Obesity epidemic

I’ve seen headlines about the obesity epidemic recently (e.g. http://www.dailymail.co.uk/health/article-301419/Fat-Britain-Tackling-obesity-epidemic.html). 

 

I’m surprised by the incredulity people show that so many are obese.

 

Why do you think we evolved to have the taste buds we do, to taste sweet, sour, bitter, salt and umami (the protein taste)?

 

Sour and bitter are useful guides to food with potential toxins.  Salt is needed to balance our body systems, especially the potassium/sodium mix.  There’s lots of potassium in vegetables so the hunter/gatherer diet had much potassium and little sodium and we lose salt through sweat, so evolving to the ability to taste it and know what foods to eat to replenish it is beneficial. 

 

Chance mutations meant that people who could taste those things had an advantage over those who couldn’t, and eventually just about everybody could taste them.  But consider sweet and umami. 

 

Hunting and gathering is hard, it uses lots of energy – if you’re not expending energy hunting, you’re digging things up, cleaning them, preparing them.  And a lot of the time (watch Ray Mears) you seem to expend more energy in getting the food than you can get from the low carbohydrate content in woody roots, or low protein in stringy rodents.  So detecting something that had a high calorie content was great, if you could find sugar cane it was pretty well free energy.  Same with umami, if you could taste that, you knew you’d got protein.

 

Think about the selection pressure.  If you have genes that allow you to detect and like sweet, what happens?  When you find it you eat more of it.  Sweet means sugar which means energy, you get more of the easily obtained energy.  People with genes that mean they find sweet food nauseating, or that they can take it or leave it, might be able to taste it, but they won’t have any great motivation to eat more of it.  People who like sweet food (or umami) will tend to eat more of it.  They get more energy (and more protein).  They will be more successful in having more offspring, to whom they pass the genes that means a person both detects and likes sweet (and umami).  Those genes eventually dominate in the population by sheer numbers, so most of us like the tastes of sweet foods and protein.

 

So why are we surprised that so many people eat so much sugary food and so many fatty, salty snacks?

 

Sugary/fatty food is easily available now, we don’t use calories digging it up, hunting it, preparing it.

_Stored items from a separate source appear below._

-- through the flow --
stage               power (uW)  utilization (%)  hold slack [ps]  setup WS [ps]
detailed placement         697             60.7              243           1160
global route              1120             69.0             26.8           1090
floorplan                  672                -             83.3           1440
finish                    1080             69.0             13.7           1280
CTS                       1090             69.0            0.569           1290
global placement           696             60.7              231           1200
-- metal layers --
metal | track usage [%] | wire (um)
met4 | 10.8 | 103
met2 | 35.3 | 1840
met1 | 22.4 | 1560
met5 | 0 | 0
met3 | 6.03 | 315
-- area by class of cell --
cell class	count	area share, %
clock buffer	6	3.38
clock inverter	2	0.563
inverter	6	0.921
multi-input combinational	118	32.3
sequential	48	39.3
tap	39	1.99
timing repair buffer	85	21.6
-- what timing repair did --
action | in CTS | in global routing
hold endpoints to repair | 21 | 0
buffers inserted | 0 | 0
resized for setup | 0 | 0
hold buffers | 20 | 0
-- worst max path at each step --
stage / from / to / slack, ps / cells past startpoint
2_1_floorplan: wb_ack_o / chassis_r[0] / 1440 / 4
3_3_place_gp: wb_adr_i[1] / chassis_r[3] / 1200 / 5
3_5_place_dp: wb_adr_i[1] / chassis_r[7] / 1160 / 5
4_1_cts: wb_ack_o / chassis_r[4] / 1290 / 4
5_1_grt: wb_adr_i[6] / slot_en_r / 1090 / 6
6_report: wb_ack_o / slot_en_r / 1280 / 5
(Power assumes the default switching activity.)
File: src/trace_defs.svh
// constants for the trace trigger and sampling control block
// Function
// - source select 0 starts tracing when the drive enters a fault state.
// - source select 1 starts tracing on the analog trigger condition only.
// - source select 2 starts tracing on the digital trigger condition only.
// - source select 3 starts tracing when analog or digital condition is met.
// - source select 4 starts tracing when analog and digital conditions both hold.
// - analog direction 0 triggers when the value rises above the level.
// - analog direction 1 triggers when the value drops below the level.
// - digital polarity 0 triggers when the selected signal switches on.
// - digital polarity 1 triggers when the selected signal switches off.
// - command 0 is standby, 1 starts sampling, 3 stops sampling.
// - command 2 is a forced trigger: sampling stops, trace taken.
// - auto-start 1 begins sampling after power-on and after reset.
// - forced-trigger input on applies a forced trigger like command 2.
// - sampling gate input on starts sampling, off stops it.
// - a trace data error stops then restarts sampling and records a retry.
// - a second error within one minute stops sampling and flags retry excess.
// - status is four decimal digits: operation, trigger, retry, RAM state.
// - digit 1 active, trigger, retried, data present; retry digit 2 excess.
// - zero digits left of the highest non-zero digit are blanked.
// - status shown when monitor code 38 is on main or auxiliary slot. The code also shows it when code 38 is on the third slot, mon_sel_q[23:16].
// - trace-active output driven by output code 40 true, 140 inverted.
`ifndef TRACE_DEFS_SVH
`define TRACE_DEFS_SVH

// ****************************************
// register offsets (byte addresses)
// ****************************************
`define OFS_TRIG_CFG     8'h00
`define OFS_TRIG_LEVEL   8'h04
`define OFS_COMMAND      8'h08
`define OFS_STATUS       8'h0c
`define OFS_MONITOR_SEL  8'h10
`define OFS_TERM_SEL     8'h14

// ****************************************
// field positions
// ****************************************
`define CFG_SRC_LSB      0
`define CFG_ADIR_BIT     4
`define CFG_DPOL_BIT     5
`define CFG_ACH_LSB      8
`define CFG_DCH_LSB      12

// ****************************************
// reset values and codes
// ****************************************
`define RST_TRIG_CFG     16'h0000
`define RST_TRIG_LEVEL   11'h3e8
`define LEVEL_OFFSET     17'sh003e8
`define CODE_TRG_IN      8'h2e
`define CODE_TRC_IN      8'h2f
`define CODE_MON_STATUS  8'h26
`define CODE_OUT_POS     8'h28
`define CODE_OUT_NEG     8'h8c

// ****************************************
// timing
// ****************************************
`define CLK_HZ           25000000
`define RETRY_WINDOW_S   60

`endif

File: src/trace_pkg.sv
// types for the trace trigger and sampling control block
package trace_pkg;
   typedef enum logic [3:0] {
      ST_IDLE   = 4'b0001,
      ST_SAMPLE = 4'b0010,
      ST_RETRY  = 4'b0100,
      ST_DONE   = 4'b1000
   } trace_state_e;

   typedef enum logic [1:0] {
      CMD_STANDBY = 2'h0,
      CMD_START   = 2'h1,
      CMD_FORCE   = 2'h2,
      CMD_STOP    = 2'h3
   } trace_cmd_e;

   typedef enum logic [2:0] {
      SRC_FAULT   = 3'h0,
      SRC_ANALOG  = 3'h1,
      SRC_DIGITAL = 3'h2,
      SRC_OR      = 3'h3,
      SRC_AND     = 3'h4
   } trig_src_e;
endpackage
File: src/trace_ctrl.sv
// trace trigger selection, sampling control, retry and status display
`timescale 1ns/1ps
`include "trace_defs.svh"

module trace_ctrl
   import trace_pkg::*;
#(
   parameter int RETRY_WINDOW_CYC = `RETRY_WINDOW_S * `CLK_HZ
) (
   input  wire logic         clk_sys,
   input  wire logic         reset,
   input  wire logic [7:0]   avs_address,
   input  wire logic         avs_read,
   input  wire logic         avs_write,
   input  wire logic [31:0]  avs_writedata,
   output logic [31:0]       avs_readdata,
   output logic              avs_waitrequest,
   input  wire logic         sampling_auto_start,
   input  wire logic         fault_active,
   input  wire logic [127:0] analog_channels,
   input  wire logic [7:0]   digital_channels,
   input  wire logic [1:0]   term_in,
   input  wire logic         trace_data_error,
   input  wire logic         trace_ram_has_data,
   output logic              sampling_enable,
   output logic              trace_trigger,
   output logic              trace_active_output,
   output logic [15:0]       status_digits,
   output logic [3:0]        status_blank,
   output logic              panel_show_status
);

   // ****************************************
   // registers and bus slave
   // ****************************************
   logic [15:0]  cfg_q;
   logic [10:0]  level_q;
   logic [1:0]   cmd_q;
   logic [23:0]  mon_sel_q;
   logic [23:0]  term_sel_q;
   logic         ack_q;
   logic [31:0]  rdata_q;
   logic         wr_en;
   logic         cmd_wr;
   logic [1:0]   retry_digit_q;
   logic         trig_seen_q;
   trace_state_e state_q;
   trace_state_e state_d;

   // one wait cycle so read data can come from a flop
   assign avs_waitrequest = (avs_read | avs_write) & ~ack_q;
   assign wr_en = avs_write & ack_q;
   assign cmd_wr = wr_en && (avs_address == `OFS_COMMAND);

   always_ff @(posedge clk_sys) begin
      if (reset) begin
         ack_q <= 1'b0;
      end else begin
         ack_q <= (avs_read | avs_write) & ~ack_q;
      end
   end

   always_ff @(posedge clk_sys) begin
      if (reset) begin
         cfg_q      <= `RST_TRIG_CFG;
         level_q    <= `RST_TRIG_LEVEL;
         cmd_q      <= CMD_STANDBY;
         mon_sel_q  <= 24'h000000;
         term_sel_q <= 24'h000000;
      end else if (wr_en) begin
         case (avs_address)
            `OFS_TRIG_CFG:    cfg_q <= avs_writedata[15:0];
            `OFS_TRIG_LEVEL:  level_q <= avs_writedata[10:0];
            `OFS_COMMAND:     cmd_q <= avs_writedata[1:0];
            `OFS_MONITOR_SEL: mon_sel_q <= avs_writedata[23:0];
            `OFS_TERM_SEL:    term_sel_q <= avs_writedata[23:0];
            default:          ;
         endcase
      end
   end

   always_ff @(posedge clk_sys) begin
      if (reset) begin
         rdata_q <= 32'h00000000;
      end else if (avs_read & ~ack_q) begin
         case (avs_address)
            `OFS_TRIG_CFG:    rdata_q <= {16'h0000, cfg_q};
            `OFS_TRIG_LEVEL:  rdata_q <= {21'h000000, level_q};
            `OFS_COMMAND:     rdata_q <= {30'h00000000, cmd_q};
            `OFS_STATUS:      rdata_q <= {12'h000, status_blank, status_digits};
            `OFS_MONITOR_SEL: rdata_q <= {8'h00, mon_sel_q};
            `OFS_TERM_SEL:    rdata_q <= {8'h00, term_sel_q};
            default:          rdata_q <= 32'h00000000;
         endcase
      end
   end

   assign avs_readdata = rdata_q;

   // ****************************************
   // pin synchronisers
   // ****************************************
   logic [9:0] pin_s1_q;
   logic [9:0] pin_s2_q;
   logic [9:0] pin_raw;

   assign pin_raw = {term_in, digital_channels};

   genvar gi;
   generate
      for (gi = 0; gi < 10; gi++) begin : g_sync
         always_ff @(posedge clk_sys) begin
            if (reset) begin
               pin_s1_q[gi] <= 1'b0;
               pin_s2_q[gi] <= 1'b0;
            end else begin
               pin_s1_q[gi] <= pin_raw[gi];
               pin_s2_q[gi] <= pin_s1_q[gi];
            end
         end
      end
   endgenerate

   // ****************************************
   // input terminal function routing
   // ****************************************
   logic force_in;
   logic gate_in;
   logic gate_prev_q;

   assign force_in = (term_sel_q[7:0] == `CODE_TRG_IN && pin_s2_q[8]) ||
                     (term_sel_q[15:8] == `CODE_TRG_IN && pin_s2_q[9]);
   assign gate_in = (term_sel_q[7:0] == `CODE_TRC_IN && pin_s2_q[8]) ||
                    (term_sel_q[15:8] == `CODE_TRC_IN && pin_s2_q[9]);

   always_ff @(posedge clk_sys) begin
      if (reset) begin
         gate_prev_q <= 1'b0;
      end else begin
         gate_prev_q <= gate_in;
      end
   end

   // ****************************************
   // trigger conditions
   // ****************************************
   logic signed [15:0] a_sel;
   logic signed [16:0] a_offs;
   logic               a_lvl;
   logic               d_lvl;
   logic               cond;
   logic               cond_prev_q;
   logic               trig_pulse;
   logic [2:0]         src;

   assign src = cfg_q[`CFG_SRC_LSB +: 3];
   assign a_sel = analog_channels[{cfg_q[`CFG_ACH_LSB +: 3], 4'h0} +: 16];
   // percent shifted by the level offset so both compare unsigned-free
   assign a_offs = 17'(a_sel) + `LEVEL_OFFSET;

   always_comb begin
      a_lvl = a_offs > $signed({6'h00, level_q});
      if (cfg_q[`CFG_ADIR_BIT]) begin
         a_lvl = a_offs < $signed({6'h00, level_q});
      end
   end

   assign d_lvl = pin_s2_q[cfg_q[`CFG_DCH_LSB +: 3]] ^ cfg_q[`CFG_DPOL_BIT];

   always_comb begin
      case (src)
         SRC_FAULT:   cond = fault_active;
         SRC_ANALOG:  cond = a_lvl;
         SRC_DIGITAL: cond = d_lvl;
         SRC_OR:      cond = a_lvl | d_lvl;
         SRC_AND:     cond = a_lvl & d_lvl;
         default:     cond = 1'b0;
      endcase
   end

   always_ff @(posedge clk_sys) begin
      if (reset) begin
         cond_prev_q <= 1'b1;
      end else begin
         cond_prev_q <= cond;
      end
   end

   assign trig_pulse = cond & ~cond_prev_q;

   // ****************************************
   // retry window timer
   // ****************************************
   logic [30:0] win_cnt_q;
   logic        win_run_q;
   logic        err_hit;

   assign err_hit = trace_data_error && (state_q == ST_SAMPLE);

   always_ff @(posedge clk_sys) begin
      if (reset) begin
         win_cnt_q <= 31'h00000000;
         win_run_q <= 1'b0;
      end else if (err_hit) begin
         win_cnt_q <= 31'(RETRY_WINDOW_CYC - 1);
         win_run_q <= 1'b1;
      end else if (win_run_q) begin
         win_cnt_q <= win_cnt_q - 31'h00000001;
         win_run_q <= (win_cnt_q != 31'h00000000);
      end
   end

   // ****************************************
   // sampling state machine
   // ****************************************
   logic boot_q;
   logic start_req;
   logic stop_req;
   logic force_req;

   // power-on and reset both land here, so one path covers both
   always_ff @(posedge clk_sys) begin
      if (reset) begin
         boot_q <= 1'b1;
      end else begin
         boot_q <= 1'b0;
      end
   end

   assign start_req = (boot_q && sampling_auto_start) ||
                      (cmd_wr && avs_writedata[1:0] == CMD_START) ||
                      (gate_in && !gate_prev_q);
   assign stop_req = (cmd_wr && avs_writedata[1:0] == CMD_STOP) ||
                     (!gate_in && gate_prev_q);
   assign force_req = (cmd_wr && avs_writedata[1:0] == CMD_FORCE) || force_in;

   always_comb begin
      state_d = state_q;
      case (state_q)
         ST_IDLE, ST_DONE: begin
            if (start_req && retry_digit_q != 2'h2) begin
               state_d = ST_SAMPLE;
            end
         end
         ST_SAMPLE: begin
            if (err_hit) begin
               state_d = win_run_q ? ST_IDLE : ST_RETRY;
            end else if (force_req || trig_pulse) begin
               state_d = ST_DONE;
            end else if (stop_req) begin
               state_d = ST_IDLE;
            end
         end
         ST_RETRY: state_d = ST_SAMPLE;
         default:  state_d = ST_IDLE;
      endcase
   end

   always_ff @(posedge clk_sys) begin
      if (reset) begin
         state_q <= ST_IDLE;
      end else begin
         state_q <= state_d;
      end
   end

   always_ff @(posedge clk_sys) begin
      if (reset) begin
         trace_trigger <= 1'b0;
      end else begin
         trace_trigger <= (state_q == ST_SAMPLE) && !err_hit && (force_req || trig_pulse);
      end
   end

   always_ff @(posedge clk_sys) begin
      if (reset) begin
         trig_seen_q <= 1'b0;
      end else if (state_q == ST_SAMPLE && !err_hit && (force_req || trig_pulse)) begin
         trig_seen_q <= 1'b1;
      end else if (state_q != ST_SAMPLE && state_d == ST_SAMPLE) begin
         trig_seen_q <= 1'b0;
      end
   end

   // excess sticks until reset so a flaky recorder stays visible
   always_ff @(posedge clk_sys) begin
      if (reset) begin
         retry_digit_q <= 2'h0;
      end else if (err_hit) begin
         retry_digit_q <= win_run_q ? 2'h2 : 2'h1;
      end
   end

   always_ff @(posedge clk_sys) begin
      if (reset) begin
         sampling_enable <= 1'b0;
      end else begin
         sampling_enable <= (state_d == ST_SAMPLE);
      end
   end

   // ****************************************
   // status display and output terminal
   // ****************************************
   logic active;
   logic tr_out_d;

   assign active = (state_q == ST_SAMPLE);

   always_ff @(posedge clk_sys) begin
      if (reset) begin
         status_digits <= 16'h0000;
      end else begin
         status_digits <= {3'h0, trace_ram_has_data, 2'h0, retry_digit_q,
                           3'h0, trig_seen_q, 3'h0, active};
      end
   end

   always_ff @(posedge clk_sys) begin
      if (reset) begin
         status_blank <= 4'he;
      end else begin
         status_blank[3] <= !trace_ram_has_data;
         status_blank[2] <= !trace_ram_has_data && retry_digit_q == 2'h0;
         status_blank[1] <= !trace_ram_has_data && retry_digit_q == 2'h0 && !trig_seen_q;
         status_blank[0] <= 1'b0;
      end
   end

   always_ff @(posedge clk_sys) begin
      if (reset) begin
         panel_show_status <= 1'b0;
      end else begin
         panel_show_status <= mon_sel_q[7:0] == `CODE_MON_STATUS ||
                              mon_sel_q[15:8] == `CODE_MON_STATUS ||
                              mon_sel_q[23:16] == `CODE_MON_STATUS;
      end
   end

   always_comb begin
      case (term_sel_q[23:16])
         `CODE_OUT_POS: tr_out_d = active;
         `CODE_OUT_NEG: tr_out_d = !active;
         default:       tr_out_d = 1'b0;
      endcase
   end

   always_ff @(posedge clk_sys) begin
      if (reset) begin
         trace_active_output <= 1'b0;
      end else begin
         trace_active_output <= tr_out_d;
      end
   end

endmodule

We buy it and eat it.  Because of the way we evolved, it tastes nice.  We eat more – to the point where we eat far more calories and protein than we actually need, and because our lives are different we have far less need for it than we evolved to use.

 

And what are the major killers today, that use up millions in NHS budgets for treatment (and even some money in attempts at prevention!)?  Heart disease, stroke, cancer, many of which have nutritional links, with incidence of diseases like type 2 diabetes that have very obvious dietary links increasing rapidly.

 

What to do?

 

We can tell people not to eat so much, or give them information about the dangers – and that will work as well as health warnings on cigarette packets.

 

There isn’t a simple answer, but one thing we could do is spend some money on teaching people (particularly children) to cook. 

 

Ready meals are seen as “convenient”, as quick (apparently three quarters of adults see them as “good when you are pressed for time).

 

Never mind Jamie getting school meals healthier – teaching the parents and children to cook from scratch would be better.

 

Ready meals are full of sugar and salt (they are preservatives as well as flavouring).  They are designed to be tasty, so they have lots of fat, and they don’t have fresh vegetables in (reheat vegetables in a ready meal and you’ll kill a lot of the vitamin content that remained after processing). 

 

There are plenty of meals that can be cooked from scratch in pretty much the same time as a ready meal can be removed from the packaging (that you pay for) and the advantage is that you can use vegetables in season, which have more vitamin content, and are (literally) cheaper than chips.  You’re not paying for out of season growth, flying it from around the world and all the packaging and chemicals. 

 

We’re a nation in economic crisis, with an obesity epidemic and unemployment growing. 

 

Why are we spending money we don’t have on food that isn’t healthy, to try to save time that we do have that we probably won’t save anyway?